Collection entries

## src/sv/tlik_pkg.sv

```systemverilog
// ----------------------------------------------------------------------------
// tlik_pkg: shared types and constants
// Fixed-point widths, angle constants and the CORDIC arctangent table for
// the two-link planar inverse kinematics pipeline.
// ----------------------------------------------------------------------------
package tlik_pkg;

	localparam int COORD_W  = 16;   // x_pos, y_pos, link lengths
	localparam int R2_W     = 32;   // x^2 + y^2
	localparam int COS_W    = 18;   // law-of-cosines argument, Q.16 in [-1, 1]
	localparam int CORDIC_W = 28;   // CORDIC x/y datapath
	localparam int ANG_W    = 20;   // CORDIC angle accumulator, Q.16 radians
	localparam int SH_W     = 17;
	localparam int EL_W     = 15;

	localparam int ATAN_LEN = 24;

	localparam logic signed [ANG_W-1:0] PI_Q16      = 20'sd205887;
	localparam logic signed [ANG_W-1:0] HALF_PI_Q16 = 20'sd102943;
	localparam logic signed [COS_W-1:0] ONE_Q16     = 18'sd65536;
	localparam logic        [EL_W-1:0]  ELBOW_MAX   = 15'd25736;
	localparam logic signed [SH_W-1:0]  SHOULDER_MIN = -17'sd65535 - 17'sd1;
	localparam logic signed [SH_W-1:0]  SHOULDER_MAX = 17'sd65535;

	// atan(2^-i) in Q.16, rounded to nearest.
	function automatic logic signed [ANG_W-1:0] atan_q16(input int i);
		logic signed [ANG_W-1:0] a;
		unique case (i)
			0: a = 20'sd51472;
			1: a = 20'sd30385;
			2: a = 20'sd16055;
			3: a = 20'sd8150;
			4: a = 20'sd4091;
			5: a = 20'sd2047;
			6: a = 20'sd1024;
			7: a = 20'sd512;
			8: a = 20'sd256;
			9: a = 20'sd128;
			10: a = 20'sd64;
			11: a = 20'sd32;
			12: a = 20'sd16;
			13: a = 20'sd8;
			14: a = 20'sd4;
			15: a = 20'sd2;
			16: a = 20'sd1;
			default: a = '0;
		endcase
		return a;
	endfunction

endpackage

```

## src/sv/tlik_div.sv

```systemverilog
// ----------------------------------------------------------------------------
// tlik_div: pipelined clamped quotient
// Forms num/den in Q.16, clamped to [-1, 1] and truncated toward zero, with a
// restoring divider that settles one quotient bit per stage.
// ----------------------------------------------------------------------------
module tlik_div #(
	parameter int NW = 44,
	parameter int DW = 42,
	parameter int SW = 1
) (
	input  logic                              clk,
	input  logic                              arst_n,
	input  logic                              en,
	input  logic                              valid_i,
	input  logic signed [NW-1:0]              num_i,
	input  logic        [DW-1:0]              den_i,
	input  logic        [SW-1:0]              side_i,
	output logic                              valid_o,
	output logic signed [tlik_pkg::COS_W-1:0] c_o,
	output logic        [SW-1:0]              side_o
);

	localparam int QW = tlik_pkg::COS_W - 2;
	localparam int RW = DW + 1;

	// Input registers.
	logic                 v_s0;
	logic signed [NW-1:0] num_s0;
	logic [DW-1:0]        den_s0;
	logic [SW-1:0]        side_s0;

	logic          v_s    [0:QW];
	logic [RW-1:0] rem_s  [0:QW];
	logic [DW-1:0] den_s  [0:QW];
	logic [QW-1:0] q_s    [0:QW];
	logic          pos_s  [0:QW];
	logic          neg_s  [0:QW];
	logic          sgn_s  [0:QW];
	logic [SW-1:0] side_s [0:QW];

	logic signed [NW-1:0] den_x;
	logic signed [NW-1:0] mag;

	always_ff @(posedge clk or negedge arst_n) begin
		if (!arst_n) begin
			v_s0   <= 1'b0;
			v_s[0] <= 1'b0;
		end else if (en) begin
			v_s0   <= valid_i;
			v_s[0] <= v_s0;
		end
	end

	always_ff @(posedge clk) begin
		if (en) begin
			num_s0  <= num_i;
			den_s0  <= den_i;
			side_s0 <= side_i;
		end
	end

	// Clamp decisions; the magnitude only matters when neither clamp hits.
	always_comb begin
		den_x = signed'({{(NW-DW){1'b0}}, den_s0});
		mag   = num_s0[NW-1] ? -num_s0 : num_s0;
	end

	always_ff @(posedge clk) begin
		if (en) begin
			pos_s[0]  <= num_s0 >= den_x;
			neg_s[0]  <= num_s0 <= -den_x;
			sgn_s[0]  <= num_s0[NW-1];
			rem_s[0]  <= mag[RW-1:0];
			den_s[0]  <= den_s0;
			q_s[0]    <= '0;
			side_s[0] <= side_s0;
		end
	end

	for (genvar k = 0; k < QW; k++) begin : g_step
		logic [RW-1:0] rem2;
		logic          ge;

		always_comb begin
			rem2 = {rem_s[k][RW-2:0], 1'b0};
			ge   = rem2 >= {1'b0, den_s[k]};
		end

		always_ff @(posedge clk or negedge arst_n) begin
			if (!arst_n) begin
				v_s[k+1] <= 1'b0;
			end else if (en) begin
				v_s[k+1] <= v_s[k];
			end
		end

		always_ff @(posedge clk) begin
			if (en) begin
				rem_s[k+1]  <= ge ? (rem2 - {1'b0, den_s[k]}) : rem2;
				q_s[k+1]    <= {q_s[k][QW-2:0], ge};
				den_s[k+1]  <= den_s[k];
				pos_s[k+1]  <= pos_s[k];
				neg_s[k+1]  <= neg_s[k];
				sgn_s[k+1]  <= sgn_s[k];
				side_s[k+1] <= side_s[k];
			end
		end
	end

	logic signed [tlik_pkg::COS_W-1:0] q_x;

	always_comb begin
		q_x = signed'({2'b00, q_s[QW]});
		priority if (pos_s[QW]) begin
			c_o = tlik_pkg::ONE_Q16;
		end else if (neg_s[QW]) begin
			c_o = -tlik_pkg::ONE_Q16;
		end else if (sgn_s[QW]) begin
			c_o = -q_x;
		end else begin
			c_o = q_x;
		end
	end

	assign valid_o = v_s[QW];
	assign side_o  = side_s[QW];

endmodule

```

Your assignment:
Go through the entries above and report each line with the string "constants" in it.

Solution for this problem:
// tlik_pkg: shared types and constants
// Fixed-point widths, angle constants and the CORDIC arctangent table for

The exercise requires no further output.